▶ TASK TO COMPLETE: Your answer should hold every line of the records below that contains the string "wcnt".

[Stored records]

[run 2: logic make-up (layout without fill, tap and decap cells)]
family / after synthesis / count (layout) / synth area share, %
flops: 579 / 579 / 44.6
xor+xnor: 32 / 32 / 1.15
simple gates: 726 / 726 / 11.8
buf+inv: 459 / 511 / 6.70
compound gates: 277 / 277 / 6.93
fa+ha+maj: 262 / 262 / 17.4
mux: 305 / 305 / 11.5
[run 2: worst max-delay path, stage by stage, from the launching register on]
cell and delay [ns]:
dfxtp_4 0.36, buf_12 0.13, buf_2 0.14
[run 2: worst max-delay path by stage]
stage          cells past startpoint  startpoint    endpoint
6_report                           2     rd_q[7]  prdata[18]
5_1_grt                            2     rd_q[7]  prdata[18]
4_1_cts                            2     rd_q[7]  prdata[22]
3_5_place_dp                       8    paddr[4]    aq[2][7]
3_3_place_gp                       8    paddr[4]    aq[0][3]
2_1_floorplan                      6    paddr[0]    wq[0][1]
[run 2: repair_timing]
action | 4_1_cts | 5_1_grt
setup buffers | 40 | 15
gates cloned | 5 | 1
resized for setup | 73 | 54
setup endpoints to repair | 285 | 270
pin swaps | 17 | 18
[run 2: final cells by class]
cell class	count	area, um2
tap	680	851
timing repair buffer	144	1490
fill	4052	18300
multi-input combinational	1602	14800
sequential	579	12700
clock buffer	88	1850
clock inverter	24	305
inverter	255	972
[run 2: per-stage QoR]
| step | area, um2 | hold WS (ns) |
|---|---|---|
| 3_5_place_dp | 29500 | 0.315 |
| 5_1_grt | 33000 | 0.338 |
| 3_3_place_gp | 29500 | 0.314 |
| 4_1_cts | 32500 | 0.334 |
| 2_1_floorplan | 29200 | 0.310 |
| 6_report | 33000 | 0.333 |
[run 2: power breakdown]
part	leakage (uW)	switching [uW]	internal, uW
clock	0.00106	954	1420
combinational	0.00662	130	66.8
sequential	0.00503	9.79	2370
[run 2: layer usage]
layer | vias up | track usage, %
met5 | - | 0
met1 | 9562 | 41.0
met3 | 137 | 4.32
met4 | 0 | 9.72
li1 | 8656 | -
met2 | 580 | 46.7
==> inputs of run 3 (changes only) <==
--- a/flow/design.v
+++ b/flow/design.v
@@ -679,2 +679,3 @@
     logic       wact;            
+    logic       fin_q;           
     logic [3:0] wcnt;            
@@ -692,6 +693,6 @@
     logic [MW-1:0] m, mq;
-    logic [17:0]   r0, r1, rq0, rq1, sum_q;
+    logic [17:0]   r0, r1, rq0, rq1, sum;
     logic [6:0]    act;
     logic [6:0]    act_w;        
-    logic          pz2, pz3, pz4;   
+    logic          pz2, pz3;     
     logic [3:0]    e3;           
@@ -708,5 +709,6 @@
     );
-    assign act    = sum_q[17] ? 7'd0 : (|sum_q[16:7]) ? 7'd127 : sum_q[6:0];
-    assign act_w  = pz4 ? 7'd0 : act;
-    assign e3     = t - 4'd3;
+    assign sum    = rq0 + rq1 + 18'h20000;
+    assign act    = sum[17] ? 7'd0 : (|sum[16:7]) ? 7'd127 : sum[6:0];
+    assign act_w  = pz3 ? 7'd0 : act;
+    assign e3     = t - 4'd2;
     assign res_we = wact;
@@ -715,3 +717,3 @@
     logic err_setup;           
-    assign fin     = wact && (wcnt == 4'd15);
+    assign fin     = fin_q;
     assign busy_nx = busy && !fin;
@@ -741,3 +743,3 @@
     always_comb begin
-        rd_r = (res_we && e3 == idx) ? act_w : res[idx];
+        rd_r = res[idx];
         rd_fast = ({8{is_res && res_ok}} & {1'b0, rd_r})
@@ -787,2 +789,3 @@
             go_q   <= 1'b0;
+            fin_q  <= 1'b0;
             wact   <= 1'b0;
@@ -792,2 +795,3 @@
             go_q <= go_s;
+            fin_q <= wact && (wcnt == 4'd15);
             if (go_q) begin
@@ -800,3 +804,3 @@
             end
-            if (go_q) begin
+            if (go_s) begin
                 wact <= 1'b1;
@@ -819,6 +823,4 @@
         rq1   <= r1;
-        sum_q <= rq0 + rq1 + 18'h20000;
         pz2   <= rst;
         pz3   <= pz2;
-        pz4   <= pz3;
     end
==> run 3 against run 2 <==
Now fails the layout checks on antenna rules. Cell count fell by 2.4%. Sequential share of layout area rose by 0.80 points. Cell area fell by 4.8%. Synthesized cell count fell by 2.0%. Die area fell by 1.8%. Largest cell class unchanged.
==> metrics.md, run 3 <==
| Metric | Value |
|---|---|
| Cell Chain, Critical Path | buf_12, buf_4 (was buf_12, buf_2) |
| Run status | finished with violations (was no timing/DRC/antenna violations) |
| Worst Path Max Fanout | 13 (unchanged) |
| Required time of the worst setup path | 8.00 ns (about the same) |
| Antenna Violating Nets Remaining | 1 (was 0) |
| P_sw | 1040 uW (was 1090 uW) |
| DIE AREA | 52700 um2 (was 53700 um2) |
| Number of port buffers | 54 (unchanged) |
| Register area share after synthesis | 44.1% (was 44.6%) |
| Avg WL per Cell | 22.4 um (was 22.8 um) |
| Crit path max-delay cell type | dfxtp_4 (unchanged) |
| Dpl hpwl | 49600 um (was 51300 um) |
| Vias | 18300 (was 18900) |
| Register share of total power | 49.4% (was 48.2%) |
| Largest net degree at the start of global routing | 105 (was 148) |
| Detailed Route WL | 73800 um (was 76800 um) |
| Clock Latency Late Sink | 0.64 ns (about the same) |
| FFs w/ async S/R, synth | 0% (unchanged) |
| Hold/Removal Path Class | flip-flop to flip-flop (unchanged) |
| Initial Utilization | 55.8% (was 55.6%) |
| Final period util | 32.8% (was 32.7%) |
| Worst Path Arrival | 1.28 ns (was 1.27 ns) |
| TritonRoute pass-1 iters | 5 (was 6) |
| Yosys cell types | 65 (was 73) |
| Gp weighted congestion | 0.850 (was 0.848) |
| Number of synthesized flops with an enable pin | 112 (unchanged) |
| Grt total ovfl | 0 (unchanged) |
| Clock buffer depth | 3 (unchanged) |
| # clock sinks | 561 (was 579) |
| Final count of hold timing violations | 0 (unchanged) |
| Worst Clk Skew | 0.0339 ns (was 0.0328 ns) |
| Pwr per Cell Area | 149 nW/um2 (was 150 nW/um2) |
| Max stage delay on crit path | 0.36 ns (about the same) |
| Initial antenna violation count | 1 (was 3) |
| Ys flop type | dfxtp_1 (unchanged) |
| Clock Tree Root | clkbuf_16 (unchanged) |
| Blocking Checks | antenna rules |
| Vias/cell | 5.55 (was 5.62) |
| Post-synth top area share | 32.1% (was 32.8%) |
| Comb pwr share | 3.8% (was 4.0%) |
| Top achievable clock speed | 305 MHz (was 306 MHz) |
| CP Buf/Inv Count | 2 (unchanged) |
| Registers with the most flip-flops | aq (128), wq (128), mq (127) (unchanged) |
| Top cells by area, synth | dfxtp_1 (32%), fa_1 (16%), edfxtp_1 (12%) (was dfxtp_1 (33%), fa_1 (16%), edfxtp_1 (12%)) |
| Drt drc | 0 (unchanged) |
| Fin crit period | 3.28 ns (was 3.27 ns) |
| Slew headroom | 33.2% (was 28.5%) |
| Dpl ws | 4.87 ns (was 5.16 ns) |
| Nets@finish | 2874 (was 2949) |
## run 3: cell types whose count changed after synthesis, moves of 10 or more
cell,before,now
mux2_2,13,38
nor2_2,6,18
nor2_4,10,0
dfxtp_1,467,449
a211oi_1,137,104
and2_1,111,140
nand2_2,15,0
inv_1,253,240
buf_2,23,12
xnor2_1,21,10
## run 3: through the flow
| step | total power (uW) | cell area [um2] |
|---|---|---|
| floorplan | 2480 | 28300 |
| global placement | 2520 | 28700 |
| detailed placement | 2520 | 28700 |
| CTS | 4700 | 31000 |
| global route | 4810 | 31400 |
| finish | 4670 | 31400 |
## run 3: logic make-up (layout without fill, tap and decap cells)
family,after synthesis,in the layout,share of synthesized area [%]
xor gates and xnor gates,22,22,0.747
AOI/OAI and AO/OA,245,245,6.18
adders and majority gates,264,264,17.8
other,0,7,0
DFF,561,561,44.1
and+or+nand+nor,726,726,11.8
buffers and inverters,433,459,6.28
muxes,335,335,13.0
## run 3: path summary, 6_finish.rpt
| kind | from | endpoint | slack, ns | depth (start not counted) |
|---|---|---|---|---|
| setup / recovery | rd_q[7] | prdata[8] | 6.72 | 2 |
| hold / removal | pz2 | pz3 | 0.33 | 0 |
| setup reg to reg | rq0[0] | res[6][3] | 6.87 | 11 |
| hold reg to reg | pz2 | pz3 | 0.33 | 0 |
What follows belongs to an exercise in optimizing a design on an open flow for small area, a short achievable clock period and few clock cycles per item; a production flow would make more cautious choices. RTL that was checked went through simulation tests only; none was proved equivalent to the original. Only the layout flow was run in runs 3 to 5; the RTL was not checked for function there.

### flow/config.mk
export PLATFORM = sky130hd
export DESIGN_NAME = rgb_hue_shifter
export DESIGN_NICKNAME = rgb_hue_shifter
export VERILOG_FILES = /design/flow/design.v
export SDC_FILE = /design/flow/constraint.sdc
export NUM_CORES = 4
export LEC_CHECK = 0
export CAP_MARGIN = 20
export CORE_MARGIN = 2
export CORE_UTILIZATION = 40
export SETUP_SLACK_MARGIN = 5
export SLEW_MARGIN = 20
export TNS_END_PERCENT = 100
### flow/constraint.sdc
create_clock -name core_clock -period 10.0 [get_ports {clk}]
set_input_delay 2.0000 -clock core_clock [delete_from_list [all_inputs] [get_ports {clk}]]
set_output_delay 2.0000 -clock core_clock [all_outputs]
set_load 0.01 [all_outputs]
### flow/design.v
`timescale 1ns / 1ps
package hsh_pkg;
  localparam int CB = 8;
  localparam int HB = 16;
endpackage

▶ EXERCISE RESPONSE:
     logic [3:0] wcnt;            
-    assign fin     = wact && (wcnt == 4'd15);
+            fin_q <= wact && (wcnt == 4'd15);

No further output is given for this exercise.